Zuguterletzt: manchmal kommt mir etwas, das ich höre oder sehe, unerklärlich bekannt vor, und bereits zweimal hatte ich gar eine Vision, wie die Erinnerungen einer fremden Person. Einer weiblichen Person.
Ob es einen Weg gibt, den Schaden zu begrenzen, fragst du? Ich hoffe, dass wir da heute abend ein paar Tipps erhalten. In Bezug auf die Schuldfrage kann ich nur sagen: es sind nicht wir, die das tun. Es ist nicht unsere Schuld."
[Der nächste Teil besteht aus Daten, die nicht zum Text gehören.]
===== src/sv/kbt_pkg.sv =====
// ----------------------------------------------------------------------------
// kbt_pkg
// Shared types and constants of the keypad bus transceiver.
// ----------------------------------------------------------------------------
package kbt_pkg;

    localparam int STATUS_BITS   = 32;
    localparam int PATTERN_W     = 32;
    localparam int PAT_IDX_W     = $clog2(PATTERN_W);
    localparam int CNT_W         = $clog2(STATUS_BITS + 2);
    localparam int LOW_W         = 12;
    localparam int PPK_W         = 2;
    localparam int CFG_DATA_W    = 12;
    localparam int CFG_INDEX_W   = 1;

    localparam logic [LOW_W-1:0]       LOW_MAX       = {LOW_W{1'b1}};
    localparam logic [LOW_W-1:0]       GAP_RESET     = LOW_W'(400);
    localparam logic [PPK_W-1:0]       PPK_RESET     = PPK_W'(2);
    localparam logic [CNT_W-1:0]       RX_LAST_PULSE = CNT_W'(STATUS_BITS + 1);
    localparam logic [CNT_W-1:0]       TX_LAST_PULSE = CNT_W'(STATUS_BITS);

    localparam logic [CFG_INDEX_W-1:0] CFG_GAP_TICKS = CFG_INDEX_W'(0);
    localparam logic [CFG_INDEX_W-1:0] CFG_PPK       = CFG_INDEX_W'(1);

    typedef struct packed {
        logic                 clock_sense;
        logic                 data_sense;
        logic                 send_request;
        logic [PATTERN_W-1:0] key_pattern;
    } sample_t;

    typedef struct packed {
        logic                   shunt_drive;
        logic                   status_valid;
        logic [STATUS_BITS-1:0] status_word;
        logic                   sending;
    } result_t;

    typedef struct packed {
        logic gap;
        logic high_edge;
        logic low_edge;
    } line_t;

    typedef enum logic [2:0] {
        TX_IDLE = 3'b001,
        TX_WAIT = 3'b010,
        TX_SEND = 3'b100
    } tx_phase_t;

endpackage


===== src/sv/kbt_line.sv =====
// ----------------------------------------------------------------------------
// kbt_line
// Clock line tracking: low-time counter, frame gap and pulse edge detect.
// ----------------------------------------------------------------------------
module kbt_line
    import kbt_pkg::*;
(
    input  logic             clk,
    input  logic             rst_n,
    input  logic             advance,
    input  logic             clock_sense,
    input  logic [LOW_W-1:0] gap_ticks,
    output line_t            line
);

    logic [LOW_W-1:0] low_time_reg;
    logic [LOW_W-1:0] low_time_next;
    logic [LOW_W-1:0] low_inc;
    logic             prev_clock_reg;

    always_comb
    begin
        low_inc        = (low_time_reg < LOW_MAX) ? low_time_reg + LOW_W'(1) : low_time_reg;
        low_time_next  = clock_sense ? low_inc : '0;
        line.gap       = clock_sense && (low_inc > gap_ticks);
        line.high_edge = prev_clock_reg && !clock_sense;
        line.low_edge  = !prev_clock_reg && clock_sense;
    end

    always_ff @(posedge clk or negedge rst_n)
    begin
        if (!rst_n)
        begin
            low_time_reg   <= '0;
            prev_clock_reg <= 1'b1;
        end
        else if (advance)
        begin
            low_time_reg   <= low_time_next;
            prev_clock_reg <= clock_sense;
        end
    end

endmodule


===== src/sv/kbt_rx.sv =====
// ----------------------------------------------------------------------------
// kbt_rx
// Status frame receiver: shifts in one bit per clock pulse after a gap.
// ----------------------------------------------------------------------------
module kbt_rx
    import kbt_pkg::*;
(
    input  logic                   clk,
    input  logic                   rst_n,
    input  logic                   advance,
    input  line_t                  line,
    input  logic                   data_sense,
    output logic                   status_valid,
    output logic [STATUS_BITS-1:0] status_next
);

    logic                   armed_reg;
    logic                   armed_next;
    logic [CNT_W-1:0]       cnt_reg;
    logic [CNT_W-1:0]       cnt_next;
    logic [STATUS_BITS-1:0] shift_reg;
    logic [STATUS_BITS-1:0] shift_next;
    logic [STATUS_BITS-1:0] status_reg;

    always_comb
    begin
        armed_next   = armed_reg;
        cnt_next     = cnt_reg;
        shift_next   = shift_reg;
        status_next  = status_reg;
        status_valid = 1'b0;
        if (line.gap)
        begin
            armed_next = 1'b1;
            cnt_next   = '0;
            shift_next = '0;
        end
        else if (line.high_edge && armed_reg)
        begin
            shift_next = {~data_sense, shift_reg[STATUS_BITS-1:1]};
            cnt_next   = cnt_reg + CNT_W'(1);
            if (cnt_next >= RX_LAST_PULSE)
            begin
                status_next  = shift_next;
                status_valid = 1'b1;
                armed_next   = 1'b0;
                cnt_next     = '0;
            end
        end
    end

    always_ff @(posedge clk or negedge rst_n)
    begin
        if (!rst_n)
        begin
            armed_reg  <= 1'b0;
            cnt_reg    <= '0;
            shift_reg  <= '0;
            status_reg <= '0;
        end
        else if (advance)
        begin
            armed_reg  <= armed_next;
            cnt_reg    <= cnt_next;
            shift_reg  <= shift_next;
            status_reg <= status_next;
        end
    end

    a_rx_cnt_range: assert property (@(posedge clk) disable iff (!rst_n)
        cnt_reg < RX_LAST_PULSE)
        else $error("rx pulse count past frame length");

    a_rx_cnt_idle: assert property (@(posedge clk) disable iff (!rst_n)
        !armed_reg |-> cnt_reg == '0)
        else $error("rx counting while not armed");

endmodule


===== src/sv/kbt_tx.sv =====
// ----------------------------------------------------------------------------
// kbt_tx
// Key sender: waits for a gap, then shunts data after pulses with 0 bits.
// ----------------------------------------------------------------------------
module kbt_tx
    import kbt_pkg::*;
(
    input  logic                 clk,
    input  logic                 rst_n,
    input  logic                 advance,
    input  line_t                line,
    input  logic                 send_request,
    input  logic [PATTERN_W-1:0] key_pattern,
    input  logic [PPK_W-1:0]     packets_per_key,
    output logic                 shunt_next,
    output logic                 sending_next
);

    tx_phase_t            phase_reg;
    tx_phase_t            phase_next;
    logic [CNT_W-1:0]     cnt_reg;
    logic [CNT_W-1:0]     cnt_next;
    logic [CNT_W-1:0]     bit_idx;
    logic [PPK_W-1:0]     frames_reg;
    logic [PPK_W-1:0]     frames_next;
    logic [PPK_W-1:0]     frames_dec;
    logic [PATTERN_W-1:0] pattern_reg;
    logic [PATTERN_W-1:0] pattern_next;
    logic                 shunt_reg;
    logic                 pat_bit;

    always_comb
    begin
        phase_next   = phase_reg;
        cnt_next     = cnt_reg;
        frames_next  = frames_reg;
        pattern_next = pattern_reg;
        shunt_next   = shunt_reg;
        bit_idx      = cnt_reg - CNT_W'(1);
        pat_bit      = (bit_idx >= CNT_W'(PATTERN_W)) ? 1'b1
                                                      : pattern_reg[bit_idx[PAT_IDX_W-1:0]];
        frames_dec   = (frames_reg != '0) ? frames_reg - PPK_W'(1) : frames_reg;

        if (line.gap && phase_reg != TX_IDLE)
        begin
            phase_next = TX_SEND;
            cnt_next   = '0;
            shunt_next = 1'b0;
        end
        else if (phase_reg == TX_SEND)
        begin
            if (line.high_edge)
            begin
                shunt_next = 1'b0;
                if (cnt_reg >= TX_LAST_PULSE)
                begin
                    cnt_next    = '0;
                    frames_next = frames_dec;
                    phase_next  = (frames_dec == '0) ? TX_IDLE : TX_WAIT;
                end
                else
                begin
                    cnt_next = cnt_reg + CNT_W'(1);
                end
            end
            else if (line.low_edge && cnt_reg != '0 && !pat_bit)
            begin
                shunt_next = 1'b1;
            end
        end

        if (send_request && phase_next == TX_IDLE)
        begin
            pattern_next = key_pattern;
            frames_next  = (packets_per_key != '0) ? packets_per_key : PPK_W'(1);
            cnt_next     = '0;
            shunt_next   = 1'b0;
            phase_next   = TX_WAIT;
        end

        sending_next = (phase_next != TX_IDLE);
    end

    always_ff @(posedge clk or negedge rst_n)
    begin
        if (!rst_n)
        begin
            phase_reg   <= TX_IDLE;
            cnt_reg     <= '0;
            frames_reg  <= '0;
            pattern_reg <= '0;
            shunt_reg   <= 1'b0;
        end
        else if (advance)
        begin
            phase_reg   <= phase_next;
            cnt_reg     <= cnt_next;
            frames_reg  <= frames_next;
            pattern_reg <= pattern_next;
            shunt_reg   <= shunt_next;
        end
    end

    a_tx_shunt_send: assert property (@(posedge clk) disable iff (!rst_n)
        shunt_reg |-> phase_reg == TX_SEND)
        else $error("shunt driven outside send phase");

    a_tx_cnt_range: assert property (@(posedge clk) disable iff (!rst_n)
        cnt_reg <= TX_LAST_PULSE)
        else $error("tx pulse count past frame length");

endmodule


===== src/sv/kbt_skid.sv =====
// ----------------------------------------------------------------------------
// kbt_skid
// Two-entry result buffer; input stall comes from a register only.
// ----------------------------------------------------------------------------
module kbt_skid
    import kbt_pkg::*;
(
    input  logic    clk,
    input  logic    rst_n,
    input  logic    push,
    input  result_t push_data,
    output logic    full,
    output logic    result_valid,
    input  logic    result_stall,
    output result_t result
);

    logic    out_valid_reg;
    result_t out_data_reg;
    logic    skid_valid_reg;
    result_t skid_data_reg;

    always_ff @(posedge clk or negedge rst_n)
    begin
        if (!rst_n)
        begin
            out_valid_reg  <= 1'b0;
            skid_valid_reg <= 1'b0;
        end
        else if (!out_valid_reg || !result_stall)
        begin
            out_valid_reg  <= skid_valid_reg || push;
            skid_valid_reg <= 1'b0;
        end
        else if (push)
        begin
            skid_valid_reg <= 1'b1;
        end
    end

    always_ff @(posedge clk)
    begin
        if (!out_valid_reg || !result_stall)
        begin
            out_data_reg <= skid_valid_reg ? skid_data_reg : push_data;
        end
        else if (push)
        begin
            skid_data_reg <= push_data;
        end
    end

    assign full         = skid_valid_reg;
    assign result_valid = out_valid_reg;
    assign result       = out_data_reg;

    a_skid_order: assert property (@(posedge clk) disable iff (!rst_n)
        skid_valid_reg |-> out_valid_reg)
        else $error("skid entry held with empty output slot");

endmodule


===== src/sv/keypad_bus_transceiver_core.sv =====
// ----------------------------------------------------------------------------
// keypad_bus_transceiver_core
// Alarm keypad bus transceiver: status frame receiver and key sender.
// ----------------------------------------------------------------------------
// Each sample beat carries one tick of the sensed bus clock and data lines
// plus a send request with its key pattern. Every sample beat yields one
// result beat: shunt drive, a frame-complete flag, the last status word and
// the sending flag, all reflecting the state after that tick.
// Each result beat is registered in the result buffer, and a sample can be
// accepted every cycle while sample_stall is low. The result side has a
// two-entry buffer, so sample_stall only rises once both entries hold
// results not yet taken; it is driven from a register. Configuration
// (gap_ticks index 0, packets_per_key index 1) is written via
// cfg_wr_en/cfg_index/cfg_data; the user must do so only while no beats
// are in flight, as the block itself does not enforce this. Reset clears
// all state: gap_ticks 400, packets_per_key 2, transmitter idle, receiver
// waiting for a gap, status word zero, shunt released.
// ----------------------------------------------------------------------------
module keypad_bus_transceiver_core
    import kbt_pkg::*;
(
    input  logic                   clk,
    input  logic                   rst_n,
    input  logic                   sample_valid,
    output logic                   sample_stall,
    input  sample_t                sample,
    output logic                   result_valid,
    input  logic                   result_stall,
    output result_t                result,
    input  logic                   cfg_wr_en,
    input  logic [CFG_INDEX_W-1:0] cfg_index,
    input  logic [CFG_DATA_W-1:0]  cfg_data
);

    logic [LOW_W-1:0]       gap_ticks_reg;
    logic [PPK_W-1:0]       ppk_reg;
    logic                   advance;
    line_t                  line;
    logic                   status_valid;
    logic [STATUS_BITS-1:0] status_next;
    logic                   shunt_next;
    logic                   sending_next;
    logic                   buf_full;
    result_t                push_data;

    always_ff @(posedge clk or negedge rst_n)
    begin
        if (!rst_n)
        begin
            gap_ticks_reg <= GAP_RESET;
            ppk_reg       <= PPK_RESET;
        end
        else if (cfg_wr_en)
        begin
            unique case (cfg_index)
                CFG_GAP_TICKS: gap_ticks_reg <= cfg_data[LOW_W-1:0];
                CFG_PPK:       ppk_reg       <= cfg_data[PPK_W-1:0];
                default:       ;
            endcase
        end
    end

    assign sample_stall = buf_full;
    assign advance      = sample_valid && !buf_full;

    kbt_line u_line (
        .clk         (clk),
        .rst_n       (rst_n),
        .advance     (advance),
        .clock_sense (sample.clock_sense),
        .gap_ticks   (gap_ticks_reg),
        .line        (line)
    );

    kbt_rx u_rx (
        .clk          (clk),
        .rst_n        (rst_n),
        .advance      (advance),
        .line         (line),
        .data_sense   (sample.data_sense),
        .status_valid (status_valid),
        .status_next  (status_next)
    );

    kbt_tx u_tx (
        .clk             (clk),
        .rst_n           (rst_n),
        .advance         (advance),
        .line            (line),
        .send_request    (sample.send_request),
        .key_pattern     (sample.key_pattern),
        .packets_per_key (ppk_reg),
        .shunt_next      (shunt_next),
        .sending_next    (sending_next)
    );

    always_comb
    begin
        push_data.shunt_drive  = shunt_next;
        push_data.status_valid = status_valid;
        push_data.status_word  = status_next;
        push_data.sending      = sending_next;
    end

    kbt_skid u_skid (
        .clk          (clk),
        .rst_n        (rst_n),
        .push         (advance),
        .push_data    (push_data),
        .full         (buf_full),
        .result_valid (result_valid),
        .result_stall (result_stall),
        .result       (result)
    );

endmodule


===== config.mk =====
export PLATFORM = sky130hd
export DESIGN_NAME = keypad_bus_transceiver_core
export DESIGN_NICKNAME = d
export VERILOG_FILES = /design/src/sv/kbt_pkg.sv /design/src/sv/kbt_line.sv /design/src/sv/kbt_rx.sv /design/src/sv/kbt_tx.sv /design/src/sv/kbt_skid.sv /design/src/sv/keypad_bus_transceiver_core.sv
export SDC_FILE = /design/constraint.sdc
export NUM_CORES = 1
export LEC_CHECK = 0
export BUFFER_PORTS_ARGS = -buffer_cell sky130_fd_sc_hd__buf_2
export CORE_MARGIN = 2
export CORE_UTILIZATION = 50
export DETAILED_ROUTE_END_ITERATION = 8
export GPL_ROUTABILITY_DRIVEN = 0
export GPL_TIMING_DRIVEN = 0
export PLACE_DENSITY = 0.79
export SLEW_MARGIN = 20
export SYNTH_ARGS = -nofsm -noshare
export SYNTH_HDL_FRONTEND = slang
export SYNTH_HIERARCHICAL = 1
export SYNTH_SLANG_ARGS = --single-unit

===== constraint.sdc =====
create_clock -name clk -period 6.3 [get_ports clk]
set_input_delay 0.315 -clock clk [delete_from_list [all_inputs] [get_ports clk]]
set_output_delay 0.315 -clock clk [all_outputs]
set_load 0.05 [all_outputs]

; ---- Yosys cells after proc, flatten, opt, wreduce, memory -nomap -nowiden
; Cells that the tools add are included.
[word_totals]
output_inout_bits = 37
register_bits = 214
input_bits = 53
elab_cells = 124
[classes]
reduce_logical = 37
eq_ne = 5
addsub = 5
magnitude_cmp = 6
n_mux = 45
bitwise = 3
[ops]
columns = cell, count
row1 = 32-bit 2-to-1 mux, 5
row2 = 6-bit 2-to-1 mux, 8
row3 = 35-bit 2-to-1 mux, 1
row4 = 12-bit 2-to-1 mux, 2
row5 = "6-bit >= comparator, second input constant", 3
row6 = 2-bit 2-to-1 mux, 8
row7 = 2-bit nonzero test, 8
row8 = 1-bit 2-to-1 mux, 15
row9 = 3-bit 2-to-1 mux, 5
row10 = "12-bit by 1-bit adder with 12-bit output, second input constant", 1
row11 = "6-bit by 1-bit adder with 6-bit output, second input constant", 2
row12 = 12-bit > comparator, 1
row13 = "12-bit < comparator, second input constant", 1
row14 = 2-bit AND reduction, 5
row15 = 1-bit logical AND, 9
row16 = 1-bit logical NOT, 6
row17 = "5-bit by 6-bit < comparator with 1-bit output, second input constant", 1
row18 = "3-bit by 1-bit inequality test with 1-bit output, second input constant", 2
row19 = 3-bit AND reduction, 2
row20 = 3-bit nonzero test, 2
row21 = 6-bit nonzero test, 1
row22 = "6-bit by 1-bit subtractor with 6-bit output, second input constant", 1
row23 = 1-bit binary-select mux with 5-bit select, 1
row24 = 5-bit AND reduction, 1
row25 = 7 further kinds, 10

; ---- Logic depth before layout (Yosys ltp)
; Gate-level depths: netlist of run 1.
[logic_depth]
ltp_word = 13
ltp_mapped = 17
depth_no_buf = 16

; ---- By module
; Netlist of run 1, hierarchy kept.
[modules_own_cells]
columns = mod, n_inst, cells_each, seq_area_each_um2, area_per_inst_um2
row1 = kbt_rx, 1, 223, 1751.7, 3225.6
row2 = kbt_skid, 1, 115, 2152.1, 2751.4
row3 = kbt_tx, 1, 204, 1102.3, 2442.3
row4 = kbt_line, 1, 154, 326.6, 1222.4
row5 = keypad_bus_transceiver_core, 1, 32, 355.3, 594.3

; ---- Worst setup path after synthesis of run 1
; No wires, ideal clock.
[synth_timing]
path_kind = reg2reg
startpoint = reg u_line.low_time_reg[0]
endpoint = reg u_skid.out_data_reg, in the netlist u_skid/result[34] (data pin)
setup_slack_ns = 1.887
required_time_ns = 6.170
n_path_buf = 1
arrival_ns = 4.283
period_less_slack_ns = 4.413
setup_time_ns = 0.130
path_stages_with_launch = 18
cell_sequence = dfrtp_1 -> ha_1 -> nand3_2 -> or4_4 -> buf_6 -> nand2_1 -> xnor2_1 -> ha_1 -> nand3_1 -> o22ai_1 -> o21ai_0 -> a31oi_1 -> nor2_1 -> a32oi_4 -> o211ai_1 -> a311o_1 -> o31ai_1 -> mux2_2
[synth_rtl]
columns = item, line_no
row1 = "start, declared", kbt_line.sv:16  ; logic [LOW_W-1:0] low_time_reg;
row2 = "start signal, assigned", kbt_line.sv:39  ; low_time_reg <= low_time_next;
row3 = "end signal, assigned", kbt_skid.sv:45  ; out_data_reg <= skid_valid_reg ? skid_data_reg : push_data;
row4 = "end, declared", kbt_skid.sv:19  ; result_t out_data_reg;

==> results.ini, run 1 <==
[sta]
rsz0062_at_grt = false
worst_clock_skew_ns = 0.008201
drv_slew = 0
worstMarginPinSlew_ns = 0.8368
period_share_pct = 79.05
fmax_mhz = 200.8
relSlewSlack_pct = 44.03
report.final.hold_viol_count = 0
period_minus_slack_ns = 4.980
tns_ns = 0
setup_viol = 0

[drt]
wirelength_um = 18830
remaining_drc_errors = 0
vias = 6290
wire_per_inst_um = 16.61
routed_via_density = 5.547
ant_nets = 0
drtIter0Drc = 418
dr.pass1.iters = 4

[clocking]
clock_latency_ns = 0.51
cts_root_buf = clkbuf_16
clock_sinks = 213
cts_tree = done
clk_path_buf_depth = 3
cts_buffers = 23
post_cts_buffers = 0
cts_htree_levels = 1
cts_resized = 0
clk_pin_slew_ns = 0.06

[yosys]
yosysTopAreaCellShare_pct = 33.49
ys_ff_latch = 213
synth_most_common_cell = dfrtp_1
synth.distinct_cells = 75
synth_area_um2 = 10240
yosysWarnings = 6
syn_inst = 728
synth_area_leaders = dfrtp_1 33%, edfxtp_1 21%, mux2_4 9.7%
synthTopCellsByCount = 137 x dfrtp_1, 88 x mux2_2, 70 x edfxtp_1
synthArstFlopShare_pct = 67.14
syn_nets = 799
ys.flop_type = dfrtp_1
synth_edf_count = 70
ys_seq_area_share_pct = 55.57
syn_avg_cell_area_um2 = 14.06
synth_top_area_cell = dfrtp_1

[placed_design]
detailed_place_hpwl_um = 12780
io_buffers = 89

[worst_hold_path]
hold_class = in -> reg

[layout]
area_delta_synth_final_pct = 15.60
drive_above_1_share_pct = 39.00
final_nets = 918
diodes = 0

[floorplanning]
rows = 52
die_h_um = 147.1
die_x_um = 147.1
dieArea_um2 = 21630
io_pins = 90
core_um2 = 20170
initial_utilization_pct = 50.75

[worst_setup_path]
arrival_ns = 5.36
critical_path_required_ns = 6.68
critPathMaxStageDelay_ns = 0.70
crit_fanout = 13
start_kind = register
worstSetupPathType = reg -> reg
r2r_slack_ns = 1.32
crit_chain = ha_1 -> nand3_2 -> nor4_2 -> nor2_1 -> xor2_1 -> ha_1 -> nand3_1 -> o22ai_1 -> o21ai_0 -> a31oi_2 -> nor2_1 -> a32oi_4 -> o211ai_1 -> a311o_1 -> o31ai_1 -> mux2_2
cp_slowest_cell = a31oi_2
worstSetupEndpointType = register

[power_and_ir_drop]
vdd_ir_drop_max_mv = 0.2826
powerDensity_nw_per_um2 = 350.2
cellLeakagePower_nw = 5.286
p_total_mw = 4.144

[global_route]
grt_pass1_vias = 6369
antenna_found_initial = 1
grt_pass1_wl_um = 31640
grt_overflow = 0
grtUsageTotal_pct = 17.61
grt_max_degree = 83

[run_status]
status = completed

[job]
cap_violations = 0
Bei seinen letzten Worten sah Harry jedoch keinen der drei an. Mit den Fingern seiner Linken drehte er—unbewusst?—an einem dünnen Silberring herum, den er an der Rechten trug. Er schloss die Augen, und als er sie wieder öffnete, waren seine Hände zu Fäusten geballt und in seinem Gesicht spiegelten sich Wut und Trauer zu gleichen Anteilen und auch, entgegen seinen Worten, Schuld.
Er räusperte sich abermals. "Aber jetzt seid ihr beide erstmal dran."